(WORK REQUEST) What lines below contain the word "repair"? Please pull each one out.
--- DATA EXTRACT ---
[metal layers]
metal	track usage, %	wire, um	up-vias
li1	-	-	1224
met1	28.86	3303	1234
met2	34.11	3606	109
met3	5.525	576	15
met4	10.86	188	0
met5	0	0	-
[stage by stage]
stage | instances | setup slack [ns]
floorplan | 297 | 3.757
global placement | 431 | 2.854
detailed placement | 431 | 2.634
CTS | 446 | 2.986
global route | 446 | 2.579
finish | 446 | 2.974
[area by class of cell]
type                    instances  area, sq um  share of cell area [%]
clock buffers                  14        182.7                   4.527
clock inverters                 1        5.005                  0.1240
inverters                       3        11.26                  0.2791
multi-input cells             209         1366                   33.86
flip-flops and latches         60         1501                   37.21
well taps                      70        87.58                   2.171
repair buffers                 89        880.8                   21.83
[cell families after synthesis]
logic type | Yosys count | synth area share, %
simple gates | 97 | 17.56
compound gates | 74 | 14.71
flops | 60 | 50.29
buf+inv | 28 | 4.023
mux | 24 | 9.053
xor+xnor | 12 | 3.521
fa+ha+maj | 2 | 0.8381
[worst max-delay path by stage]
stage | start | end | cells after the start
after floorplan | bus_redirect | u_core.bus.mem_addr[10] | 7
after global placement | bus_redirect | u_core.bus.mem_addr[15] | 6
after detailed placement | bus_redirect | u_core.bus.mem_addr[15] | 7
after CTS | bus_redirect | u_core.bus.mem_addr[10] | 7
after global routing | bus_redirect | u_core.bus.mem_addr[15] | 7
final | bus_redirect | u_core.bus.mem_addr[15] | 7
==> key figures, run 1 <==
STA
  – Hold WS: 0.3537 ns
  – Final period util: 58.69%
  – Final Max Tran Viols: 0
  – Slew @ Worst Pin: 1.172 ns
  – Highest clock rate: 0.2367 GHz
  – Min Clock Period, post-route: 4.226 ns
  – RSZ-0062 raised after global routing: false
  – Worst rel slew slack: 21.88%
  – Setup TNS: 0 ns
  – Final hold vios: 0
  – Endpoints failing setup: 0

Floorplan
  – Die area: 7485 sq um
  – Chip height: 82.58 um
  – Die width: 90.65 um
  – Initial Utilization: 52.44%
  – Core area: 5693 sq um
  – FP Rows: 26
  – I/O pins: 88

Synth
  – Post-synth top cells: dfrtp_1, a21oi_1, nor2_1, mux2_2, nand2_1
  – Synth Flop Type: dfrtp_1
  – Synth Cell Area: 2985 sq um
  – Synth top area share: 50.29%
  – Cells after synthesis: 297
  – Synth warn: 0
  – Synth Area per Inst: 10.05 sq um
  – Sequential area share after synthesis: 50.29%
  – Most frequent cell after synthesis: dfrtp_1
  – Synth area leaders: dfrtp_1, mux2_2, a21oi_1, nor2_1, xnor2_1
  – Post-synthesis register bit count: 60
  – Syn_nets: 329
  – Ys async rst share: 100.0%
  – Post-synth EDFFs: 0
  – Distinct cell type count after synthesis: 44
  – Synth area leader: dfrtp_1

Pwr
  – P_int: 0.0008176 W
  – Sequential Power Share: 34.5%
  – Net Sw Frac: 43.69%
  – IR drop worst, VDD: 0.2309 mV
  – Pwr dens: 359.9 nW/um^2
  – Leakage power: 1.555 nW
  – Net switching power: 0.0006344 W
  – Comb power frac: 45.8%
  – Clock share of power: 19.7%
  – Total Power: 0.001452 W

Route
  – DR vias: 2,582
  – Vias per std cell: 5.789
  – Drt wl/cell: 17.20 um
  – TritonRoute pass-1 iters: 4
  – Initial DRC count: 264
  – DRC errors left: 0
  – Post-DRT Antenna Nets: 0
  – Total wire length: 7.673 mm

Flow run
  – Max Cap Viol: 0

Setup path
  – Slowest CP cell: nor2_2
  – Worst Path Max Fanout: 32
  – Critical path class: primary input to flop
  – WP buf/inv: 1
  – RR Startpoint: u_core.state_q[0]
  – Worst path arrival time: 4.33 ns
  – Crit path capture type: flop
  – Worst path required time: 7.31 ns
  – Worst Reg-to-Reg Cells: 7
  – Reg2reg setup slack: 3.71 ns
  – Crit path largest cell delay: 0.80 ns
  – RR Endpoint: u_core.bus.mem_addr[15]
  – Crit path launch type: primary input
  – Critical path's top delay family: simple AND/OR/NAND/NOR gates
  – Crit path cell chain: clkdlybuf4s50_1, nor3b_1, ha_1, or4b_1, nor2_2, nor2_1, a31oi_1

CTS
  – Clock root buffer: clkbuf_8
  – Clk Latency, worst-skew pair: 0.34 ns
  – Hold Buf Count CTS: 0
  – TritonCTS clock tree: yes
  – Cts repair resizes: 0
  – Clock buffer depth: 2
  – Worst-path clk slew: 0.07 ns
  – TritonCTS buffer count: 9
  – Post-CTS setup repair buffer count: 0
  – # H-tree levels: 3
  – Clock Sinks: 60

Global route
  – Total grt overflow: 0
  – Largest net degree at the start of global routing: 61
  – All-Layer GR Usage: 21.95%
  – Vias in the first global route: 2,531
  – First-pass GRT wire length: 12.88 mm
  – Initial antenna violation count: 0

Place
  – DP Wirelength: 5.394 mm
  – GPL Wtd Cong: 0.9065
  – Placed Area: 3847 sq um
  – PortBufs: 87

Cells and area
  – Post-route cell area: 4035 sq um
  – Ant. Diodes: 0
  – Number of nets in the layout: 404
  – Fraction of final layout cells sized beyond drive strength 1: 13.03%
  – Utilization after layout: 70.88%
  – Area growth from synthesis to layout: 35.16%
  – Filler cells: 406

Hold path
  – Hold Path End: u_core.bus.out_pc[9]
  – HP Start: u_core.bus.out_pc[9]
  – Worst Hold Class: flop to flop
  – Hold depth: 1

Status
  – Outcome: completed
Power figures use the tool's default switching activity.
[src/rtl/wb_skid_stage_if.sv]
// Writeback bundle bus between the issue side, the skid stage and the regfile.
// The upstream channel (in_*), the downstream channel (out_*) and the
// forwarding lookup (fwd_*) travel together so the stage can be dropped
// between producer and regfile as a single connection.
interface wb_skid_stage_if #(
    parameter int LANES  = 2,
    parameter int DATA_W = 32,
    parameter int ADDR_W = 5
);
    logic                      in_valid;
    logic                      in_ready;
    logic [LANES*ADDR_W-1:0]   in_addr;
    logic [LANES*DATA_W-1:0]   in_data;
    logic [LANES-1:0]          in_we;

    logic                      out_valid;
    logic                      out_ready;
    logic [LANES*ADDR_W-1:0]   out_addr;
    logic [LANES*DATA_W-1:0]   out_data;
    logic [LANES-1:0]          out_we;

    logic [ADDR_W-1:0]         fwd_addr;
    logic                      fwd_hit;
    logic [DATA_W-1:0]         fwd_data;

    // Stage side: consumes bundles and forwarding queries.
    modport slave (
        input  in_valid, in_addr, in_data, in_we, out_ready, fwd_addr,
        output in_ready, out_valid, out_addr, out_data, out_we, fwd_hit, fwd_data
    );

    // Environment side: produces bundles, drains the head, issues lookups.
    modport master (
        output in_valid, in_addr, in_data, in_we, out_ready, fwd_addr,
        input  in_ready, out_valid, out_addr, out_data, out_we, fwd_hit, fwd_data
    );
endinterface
---
--- DATA EXTRACT ---
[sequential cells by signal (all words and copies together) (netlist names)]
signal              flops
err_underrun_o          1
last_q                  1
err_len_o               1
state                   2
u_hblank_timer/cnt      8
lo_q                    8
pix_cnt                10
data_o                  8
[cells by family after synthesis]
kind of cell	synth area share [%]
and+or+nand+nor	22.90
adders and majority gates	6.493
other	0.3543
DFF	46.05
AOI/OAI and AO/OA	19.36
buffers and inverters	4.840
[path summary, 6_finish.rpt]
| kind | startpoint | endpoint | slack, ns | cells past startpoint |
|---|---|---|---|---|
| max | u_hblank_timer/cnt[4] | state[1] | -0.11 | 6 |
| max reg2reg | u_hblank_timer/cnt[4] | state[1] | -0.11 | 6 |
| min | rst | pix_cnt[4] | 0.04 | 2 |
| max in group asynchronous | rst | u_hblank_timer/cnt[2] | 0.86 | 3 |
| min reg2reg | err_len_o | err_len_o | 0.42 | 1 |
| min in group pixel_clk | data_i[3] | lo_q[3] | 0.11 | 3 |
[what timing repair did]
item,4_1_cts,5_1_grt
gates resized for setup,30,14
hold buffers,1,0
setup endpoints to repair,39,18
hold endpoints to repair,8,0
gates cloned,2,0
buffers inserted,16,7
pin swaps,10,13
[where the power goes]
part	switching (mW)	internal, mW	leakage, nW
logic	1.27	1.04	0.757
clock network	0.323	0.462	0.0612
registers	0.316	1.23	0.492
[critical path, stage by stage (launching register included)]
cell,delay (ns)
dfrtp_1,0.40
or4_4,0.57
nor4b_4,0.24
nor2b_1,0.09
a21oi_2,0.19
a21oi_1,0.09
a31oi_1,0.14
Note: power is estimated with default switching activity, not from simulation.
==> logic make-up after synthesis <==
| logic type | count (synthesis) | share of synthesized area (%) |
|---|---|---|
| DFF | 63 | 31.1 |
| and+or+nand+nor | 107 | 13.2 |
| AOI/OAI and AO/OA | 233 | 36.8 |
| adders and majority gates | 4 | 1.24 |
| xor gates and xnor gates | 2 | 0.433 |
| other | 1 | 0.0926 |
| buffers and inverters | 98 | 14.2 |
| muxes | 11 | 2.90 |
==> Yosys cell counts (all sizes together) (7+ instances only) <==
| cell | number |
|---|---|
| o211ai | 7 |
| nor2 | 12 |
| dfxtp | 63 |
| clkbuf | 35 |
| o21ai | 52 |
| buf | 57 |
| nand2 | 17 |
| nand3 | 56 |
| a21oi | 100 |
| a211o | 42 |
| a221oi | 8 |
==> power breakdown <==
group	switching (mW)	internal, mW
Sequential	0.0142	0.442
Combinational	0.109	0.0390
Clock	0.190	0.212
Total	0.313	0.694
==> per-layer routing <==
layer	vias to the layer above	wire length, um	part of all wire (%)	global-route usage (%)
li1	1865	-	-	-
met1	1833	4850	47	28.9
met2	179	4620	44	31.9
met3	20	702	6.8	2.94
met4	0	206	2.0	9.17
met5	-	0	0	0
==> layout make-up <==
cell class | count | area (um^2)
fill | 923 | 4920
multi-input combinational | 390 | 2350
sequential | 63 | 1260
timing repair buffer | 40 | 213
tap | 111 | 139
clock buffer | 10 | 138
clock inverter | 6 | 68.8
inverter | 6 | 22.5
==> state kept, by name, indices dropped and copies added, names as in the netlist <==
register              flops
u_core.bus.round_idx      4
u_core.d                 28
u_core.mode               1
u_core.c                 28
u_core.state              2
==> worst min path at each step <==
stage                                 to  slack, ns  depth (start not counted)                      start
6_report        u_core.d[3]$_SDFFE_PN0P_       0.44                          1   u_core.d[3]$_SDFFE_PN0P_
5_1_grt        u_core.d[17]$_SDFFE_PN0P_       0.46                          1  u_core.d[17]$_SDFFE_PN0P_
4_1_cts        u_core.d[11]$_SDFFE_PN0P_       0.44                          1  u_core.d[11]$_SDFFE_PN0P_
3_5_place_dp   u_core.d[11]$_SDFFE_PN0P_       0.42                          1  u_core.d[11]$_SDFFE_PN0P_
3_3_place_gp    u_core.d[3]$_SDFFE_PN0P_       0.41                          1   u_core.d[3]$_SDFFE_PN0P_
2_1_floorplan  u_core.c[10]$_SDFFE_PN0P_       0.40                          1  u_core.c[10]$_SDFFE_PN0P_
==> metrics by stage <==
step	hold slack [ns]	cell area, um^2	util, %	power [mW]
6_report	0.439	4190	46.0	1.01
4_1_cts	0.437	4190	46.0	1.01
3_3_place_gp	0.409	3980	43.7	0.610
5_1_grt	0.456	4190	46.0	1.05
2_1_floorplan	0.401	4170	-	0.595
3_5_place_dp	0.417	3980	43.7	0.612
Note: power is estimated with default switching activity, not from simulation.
---
(OUTPUT OF THE EXERCISE)
repair buffers                 89        880.8                   21.83
  – Cts repair resizes: 0
  – Post-CTS setup repair buffer count: 0
[what timing repair did]
setup endpoints to repair,39,18
hold endpoints to repair,8,0
timing repair buffer | 40 | 213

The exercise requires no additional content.